Dataset entries
== Segment start ==
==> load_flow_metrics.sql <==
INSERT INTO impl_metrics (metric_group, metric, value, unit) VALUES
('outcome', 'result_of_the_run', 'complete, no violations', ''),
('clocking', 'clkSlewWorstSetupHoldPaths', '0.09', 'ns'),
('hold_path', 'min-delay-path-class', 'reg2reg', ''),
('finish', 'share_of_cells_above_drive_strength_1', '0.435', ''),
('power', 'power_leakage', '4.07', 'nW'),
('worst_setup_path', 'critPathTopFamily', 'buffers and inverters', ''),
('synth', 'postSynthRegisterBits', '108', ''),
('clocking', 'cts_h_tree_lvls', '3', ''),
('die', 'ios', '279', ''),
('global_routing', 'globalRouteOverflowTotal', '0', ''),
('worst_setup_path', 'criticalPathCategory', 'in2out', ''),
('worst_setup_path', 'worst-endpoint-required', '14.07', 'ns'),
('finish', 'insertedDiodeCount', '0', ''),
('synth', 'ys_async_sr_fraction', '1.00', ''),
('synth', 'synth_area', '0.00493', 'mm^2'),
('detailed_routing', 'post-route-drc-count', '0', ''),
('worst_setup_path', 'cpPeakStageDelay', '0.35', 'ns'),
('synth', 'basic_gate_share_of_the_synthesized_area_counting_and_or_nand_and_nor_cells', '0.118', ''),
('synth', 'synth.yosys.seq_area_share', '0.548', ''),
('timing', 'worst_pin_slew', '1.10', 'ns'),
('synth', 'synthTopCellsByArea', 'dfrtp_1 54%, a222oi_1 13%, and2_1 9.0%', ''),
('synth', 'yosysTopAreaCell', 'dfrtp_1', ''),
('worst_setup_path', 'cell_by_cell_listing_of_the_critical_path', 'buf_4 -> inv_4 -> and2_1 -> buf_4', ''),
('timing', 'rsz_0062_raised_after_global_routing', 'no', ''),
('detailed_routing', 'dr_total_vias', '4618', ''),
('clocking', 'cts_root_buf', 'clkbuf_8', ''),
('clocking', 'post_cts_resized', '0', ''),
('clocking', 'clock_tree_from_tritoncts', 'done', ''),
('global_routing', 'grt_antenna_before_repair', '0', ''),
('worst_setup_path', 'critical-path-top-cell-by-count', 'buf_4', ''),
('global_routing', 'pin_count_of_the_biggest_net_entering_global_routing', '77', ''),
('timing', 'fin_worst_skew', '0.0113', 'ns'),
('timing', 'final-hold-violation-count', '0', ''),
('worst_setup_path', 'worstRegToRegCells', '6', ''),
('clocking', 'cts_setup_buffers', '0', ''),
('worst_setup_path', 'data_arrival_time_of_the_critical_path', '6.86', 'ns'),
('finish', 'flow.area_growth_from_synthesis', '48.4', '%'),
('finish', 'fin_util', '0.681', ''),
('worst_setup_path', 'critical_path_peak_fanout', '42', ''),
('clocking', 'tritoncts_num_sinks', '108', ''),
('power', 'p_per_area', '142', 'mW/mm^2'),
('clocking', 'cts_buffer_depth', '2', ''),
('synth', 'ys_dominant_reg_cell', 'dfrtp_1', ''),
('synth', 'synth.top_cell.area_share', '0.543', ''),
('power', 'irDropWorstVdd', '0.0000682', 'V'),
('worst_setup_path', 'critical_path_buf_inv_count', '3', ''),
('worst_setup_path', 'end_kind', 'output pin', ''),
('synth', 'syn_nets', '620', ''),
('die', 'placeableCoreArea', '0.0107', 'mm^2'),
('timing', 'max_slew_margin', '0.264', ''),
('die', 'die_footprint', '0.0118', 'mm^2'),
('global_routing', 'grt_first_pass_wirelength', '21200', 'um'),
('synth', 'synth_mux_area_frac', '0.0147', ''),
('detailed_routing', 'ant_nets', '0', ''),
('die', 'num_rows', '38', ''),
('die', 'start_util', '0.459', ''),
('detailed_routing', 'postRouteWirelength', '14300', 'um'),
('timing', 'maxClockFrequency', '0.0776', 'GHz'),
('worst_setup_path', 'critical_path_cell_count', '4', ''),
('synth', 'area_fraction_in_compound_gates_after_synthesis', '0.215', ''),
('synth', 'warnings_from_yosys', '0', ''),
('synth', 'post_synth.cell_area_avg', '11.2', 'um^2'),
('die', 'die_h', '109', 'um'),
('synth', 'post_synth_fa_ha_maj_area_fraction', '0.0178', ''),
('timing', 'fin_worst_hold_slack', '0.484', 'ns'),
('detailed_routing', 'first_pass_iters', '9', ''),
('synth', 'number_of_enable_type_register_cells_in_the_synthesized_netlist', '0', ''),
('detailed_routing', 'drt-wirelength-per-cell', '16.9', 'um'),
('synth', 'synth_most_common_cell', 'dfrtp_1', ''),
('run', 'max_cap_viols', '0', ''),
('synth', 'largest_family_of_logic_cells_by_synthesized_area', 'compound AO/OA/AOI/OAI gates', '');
<file path="src/rtl/branch_resolve_unit_pkg.sv">
// ----------------------------------------------------------------------------
// gpu_branch_pkg
//   Shared types and helpers for the branch resolve unit.
//   - RISC-V branch funct3 encodings
//   - FSM state and chunk-compare result enums
//   - small decode helpers used by the top-level FSM
// ----------------------------------------------------------------------------
package gpu_branch_pkg;

  localparam logic [2:0] F3_BEQ  = 3'b000;
  localparam logic [2:0] F3_BNE  = 3'b001;
  localparam logic [2:0] F3_BLT  = 3'b100;
  localparam logic [2:0] F3_BGE  = 3'b101;
  localparam logic [2:0] F3_BLTU = 3'b110;
  localparam logic [2:0] F3_BGEU = 3'b111;

  typedef enum logic [1:0] {IDLE, SCAN, DONE} br_state_t;

  typedef enum logic [1:0] {CMP_EQ, CMP_LT, CMP_GT} cmp_res_t;

  // 010 and 011 are the only unassigned branch encodings.
  function automatic logic is_illegal_f3(input logic [2:0] f3);
    return (f3 == 3'b010) || (f3 == 3'b011);
  endfunction

  // Signed compares are done by flipping both sign bits and comparing unsigned.
  function automatic logic is_signed_cmp(input logic [2:0] f3);
    return (f3 == F3_BLT) || (f3 == F3_BGE);
  endfunction

  function automatic logic branch_taken(input logic [2:0] f3, input cmp_res_t r);
    logic tk;
    tk = 1'b0;
    case (f3)
      F3_BEQ:           tk = (r == CMP_EQ);
      F3_BNE:           tk = (r != CMP_EQ);
      F3_BLT, F3_BLTU:  tk = (r == CMP_LT);
      F3_BGE, F3_BGEU:  tk = (r != CMP_LT);
      default:          tk = 1'b0;
    endcase
    return tk;
  endfunction

endpackage

</file>
<file path="src/rtl/branch_resolve_unit_if.sv">
// ----------------------------------------------------------------------------
// branch_resolve_unit_if
//   Request/response bundle of the branch resolve unit.
//   Request side : in_valid, in_ready, rs1, rs2, funct3, pc, imm
//   Response side: out_valid, out_ready, taken, target, illegal
//   master = producer of requests / consumer of results (core side)
//   slave  = the branch resolve unit
// ----------------------------------------------------------------------------
interface branch_resolve_unit_if #(
  parameter int WIDTH    = 32,
  parameter int PC_WIDTH = 32
);
  logic                in_valid;
  logic                in_ready;
  logic [WIDTH-1:0]    rs1;
  logic [WIDTH-1:0]    rs2;
  logic [2:0]          funct3;
  logic [PC_WIDTH-1:0] pc;
  logic [PC_WIDTH-1:0] imm;
  logic                out_valid;
  logic                out_ready;
  logic                taken;
  logic [PC_WIDTH-1:0] target;
  logic                illegal;

  modport master (
    output in_valid, rs1, rs2, funct3, pc, imm, out_ready,
    input  in_ready, out_valid, taken, target, illegal
  );

  modport slave (
    input  in_valid, rs1, rs2, funct3, pc, imm, out_ready,
    output in_ready, out_valid, taken, target, illegal
  );
endinterface

</file>
<file path="src/rtl/branch_resolve_unit_chunk_cmp.sv">
// ----------------------------------------------------------------------------
// chunk_cmp
//   Combinational unsigned magnitude compare of one CHUNK-bit slice.
//   a_i, b_i : operand chunks
//   res_o    : CMP_EQ / CMP_LT / CMP_GT of a_i relative to b_i
// ----------------------------------------------------------------------------
module chunk_cmp
  import gpu_branch_pkg::*;
#(
  parameter int CHUNK = 8
) (
  input  logic [CHUNK-1:0] a_i,
  input  logic [CHUNK-1:0] b_i,
  output cmp_res_t         res_o
);

  always_comb begin
    res_o = CMP_EQ;
    if (a_i > b_i)      res_o = CMP_GT;
    else if (a_i < b_i) res_o = CMP_LT;
  end

endmodule

</file>
<file path="src/rtl/branch_resolve_unit.sv">
// ----------------------------------------------------------------------------
// branch_resolve_unit
//   Resolves a RISC-V conditional branch: taken/not-taken plus target = pc+imm.
//   Operands are compared CHUNK bits per cycle, MSB chunk first, stopping at
//   the first chunk that differs. One operation in flight at a time.
//   clk   : rising-edge clock
//   rst_n : asynchronous active-low reset
//   flush : synchronous abort, returns to IDLE and clears the result
//   bus   : slave side of branch_resolve_unit_if (request + result handshakes)
// ----------------------------------------------------------------------------
module branch_resolve_unit
  import gpu_branch_pkg::*;
#(
  parameter int WIDTH    = 32,
  parameter int CHUNK    = 8,
  parameter int PC_WIDTH = 32
) (
  input  logic                 clk,
  input  logic                 rst_n,
  input  logic                 flush,
  branch_resolve_unit_if.slave bus
);

  localparam int NCHUNK = WIDTH / CHUNK;
  localparam int IDX_W  = (NCHUNK > 1) ? $clog2(NCHUNK) : 1;
  localparam logic [IDX_W-1:0] IDX_TOP = IDX_W'(NCHUNK - 1);

  br_state_t           state_q;
  logic [WIDTH-1:0]    a_q, b_q;
  logic [WIDTH-1:0]    a_d, b_d;
  logic [2:0]          f3_q;
  logic [IDX_W-1:0]    idx_q;
  logic                in_ready_q;
  logic                out_valid_q;
  logic                taken_q;
  logic                illegal_q;
  logic [PC_WIDTH-1:0] target_q;
  logic [PC_WIDTH-1:0] target_d;
  logic [CHUNK-1:0]    a_chunk, b_chunk;
  cmp_res_t            cmp_res;
  logic                scan_last;

  // Flipping both sign bits maps two's-complement order onto unsigned order,
  // so a single unsigned chunk comparator serves every branch type.
  always_comb begin
    a_d = bus.rs1;
    b_d = bus.rs2;
    a_d[WIDTH-1] = bus.rs1[WIDTH-1] ^ is_signed_cmp(bus.funct3);
    b_d[WIDTH-1] = bus.rs2[WIDTH-1] ^ is_signed_cmp(bus.funct3);
  end

  assign target_d = bus.pc + bus.imm;

  assign a_chunk = a_q[idx_q*CHUNK +: CHUNK];
  assign b_chunk = b_q[idx_q*CHUNK +: CHUNK];

  chunk_cmp #(.CHUNK(CHUNK)) u_chunk_cmp (
    .a_i   (a_chunk),
    .b_i   (b_chunk),
    .res_o (cmp_res)
  );

  // A differing chunk decides the order; equal chunks decide only at index 0.
  assign scan_last = (cmp_res != CMP_EQ) || (idx_q == '0);

  always_ff @(posedge clk or negedge rst_n) begin
    if (!rst_n) begin
      state_q     <= IDLE;
      a_q         <= '0;
      b_q         <= '0;
      f3_q        <= '0;
      idx_q       <= '0;
      in_ready_q  <= 1'b0;
      out_valid_q <= 1'b0;
      taken_q     <= 1'b0;
      illegal_q   <= 1'b0;
      target_q    <= '0;
    end else if (flush) begin
      state_q     <= IDLE;
      in_ready_q  <= 1'b1;
      out_valid_q <= 1'b0;
      taken_q     <= 1'b0;
      illegal_q   <= 1'b0;
      target_q    <= '0;
    end else begin
      case (state_q)
        IDLE: begin
          in_ready_q <= 1'b1;
          if (bus.in_valid && in_ready_q) begin
            a_q        <= a_d;
            b_q        <= b_d;
            f3_q       <= bus.funct3;
            idx_q      <= IDX_TOP;
            target_q   <= target_d;
            in_ready_q <= 1'b0;
            if (is_illegal_f3(bus.funct3)) begin
              state_q     <= DONE;
              out_valid_q <= 1'b1;
              taken_q     <= 1'b0;
              illegal_q   <= 1'b1;
            end else begin
              state_q <= SCAN;
            end
          end
        end
        SCAN: begin
          if (scan_last) begin
            state_q     <= DONE;
            out_valid_q <= 1'b1;
            taken_q     <= branch_taken(f3_q, cmp_res);
          end else begin
            idx_q <= idx_q - 1'b1;
          end
        end
        DONE: begin
          if (bus.out_ready) begin
            state_q     <= IDLE;
            in_ready_q  <= 1'b1;
            out_valid_q <= 1'b0;
            taken_q     <= 1'b0;
            illegal_q   <= 1'b0;
          end
        end
        default: begin
          state_q    <= IDLE;
          in_ready_q <= 1'b1;
        end
      endcase
    end
  end

  // The target register is loaded on accept; gating it keeps the result bus
  // at zero whenever no result is being offered.
  assign bus.in_ready  = in_ready_q;
  assign bus.out_valid = out_valid_q;
  assign bus.taken     = taken_q;
  assign bus.illegal   = illegal_q;
  assign bus.target    = out_valid_q ? target_q : '0;

endmodule

</file>
<file path="src/flat_wrapper.sv">
// flat-port wrapper written by rule: the top's interface ports become plain ports
module branch_resolve_unit_flat import gpu_branch_pkg::*;
#(
  parameter int WIDTH    = 32,
  parameter int CHUNK    = 8,
  parameter int PC_WIDTH = 32
)
  (clk, rst_n, flush, bus_in_valid, bus_rs1, bus_rs2, bus_funct3, bus_pc, bus_imm, bus_out_ready, bus_in_ready, bus_out_valid, bus_taken, bus_target, bus_illegal);
  branch_resolve_unit_if #(.WIDTH(WIDTH), .PC_WIDTH(PC_WIDTH)) bus_i ();
  input  logic clk;
  input  logic rst_n;
  input  logic flush;
  input wire logic [$bits(bus_i.in_valid)-1:0] bus_in_valid;
  input wire logic [$bits(bus_i.rs1)-1:0] bus_rs1;
  input wire logic [$bits(bus_i.rs2)-1:0] bus_rs2;
  input wire logic [$bits(bus_i.funct3)-1:0] bus_funct3;
  input wire logic [$bits(bus_i.pc)-1:0] bus_pc;
  input wire logic [$bits(bus_i.imm)-1:0] bus_imm;
  input wire logic [$bits(bus_i.out_ready)-1:0] bus_out_ready;
  output wire logic [$bits(bus_i.in_ready)-1:0] bus_in_ready;
  output wire logic [$bits(bus_i.out_valid)-1:0] bus_out_valid;
  output wire logic [$bits(bus_i.taken)-1:0] bus_taken;
  output wire logic [$bits(bus_i.target)-1:0] bus_target;
  output wire logic [$bits(bus_i.illegal)-1:0] bus_illegal;
  assign bus_i.in_valid = bus_in_valid;
  assign bus_i.rs1 = bus_rs1;
  assign bus_i.rs2 = bus_rs2;
  assign bus_i.funct3 = bus_funct3;
  assign bus_i.pc = bus_pc;
  assign bus_i.imm = bus_imm;
  assign bus_i.out_ready = bus_out_ready;
  assign bus_in_ready = bus_i.in_ready;
  assign bus_out_valid = bus_i.out_valid;
  assign bus_taken = bus_i.taken;
  assign bus_target = bus_i.target;
  assign bus_illegal = bus_i.illegal;
  branch_resolve_unit #(.WIDTH(WIDTH), .CHUNK(CHUNK), .PC_WIDTH(PC_WIDTH)) u_core (.clk(clk), .rst_n(rst_n), .flush(flush), .bus(bus_i));
endmodule
</file>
== Segment end ==
### Assignment
Copy out the entries exactly. Begin at the first line and end with the line that has "inv_4 -> and2_1".

### Answer
==> load_flow_metrics.sql <==
INSERT INTO impl_metrics (metric_group, metric, value, unit) VALUES
('outcome', 'result_of_the_run', 'complete, no violations', ''),
('clocking', 'clkSlewWorstSetupHoldPaths', '0.09', 'ns'),
('hold_path', 'min-delay-path-class', 'reg2reg', ''),
('finish', 'share_of_cells_above_drive_strength_1', '0.435', ''),
('power', 'power_leakage', '4.07', 'nW'),
('worst_setup_path', 'critPathTopFamily', 'buffers and inverters', ''),
('synth', 'postSynthRegisterBits', '108', ''),
('clocking', 'cts_h_tree_lvls', '3', ''),
('die', 'ios', '279', ''),
('global_routing', 'globalRouteOverflowTotal', '0', ''),
('worst_setup_path', 'criticalPathCategory', 'in2out', ''),
('worst_setup_path', 'worst-endpoint-required', '14.07', 'ns'),
('finish', 'insertedDiodeCount', '0', ''),
('synth', 'ys_async_sr_fraction', '1.00', ''),
('synth', 'synth_area', '0.00493', 'mm^2'),
('detailed_routing', 'post-route-drc-count', '0', ''),
('worst_setup_path', 'cpPeakStageDelay', '0.35', 'ns'),
('synth', 'basic_gate_share_of_the_synthesized_area_counting_and_or_nand_and_nor_cells', '0.118', ''),
('synth', 'synth.yosys.seq_area_share', '0.548', ''),
('timing', 'worst_pin_slew', '1.10', 'ns'),
('synth', 'synthTopCellsByArea', 'dfrtp_1 54%, a222oi_1 13%, and2_1 9.0%', ''),
('synth', 'yosysTopAreaCell', 'dfrtp_1', ''),
('worst_setup_path', 'cell_by_cell_listing_of_the_critical_path', 'buf_4 -> inv_4 -> and2_1 -> buf_4', ''),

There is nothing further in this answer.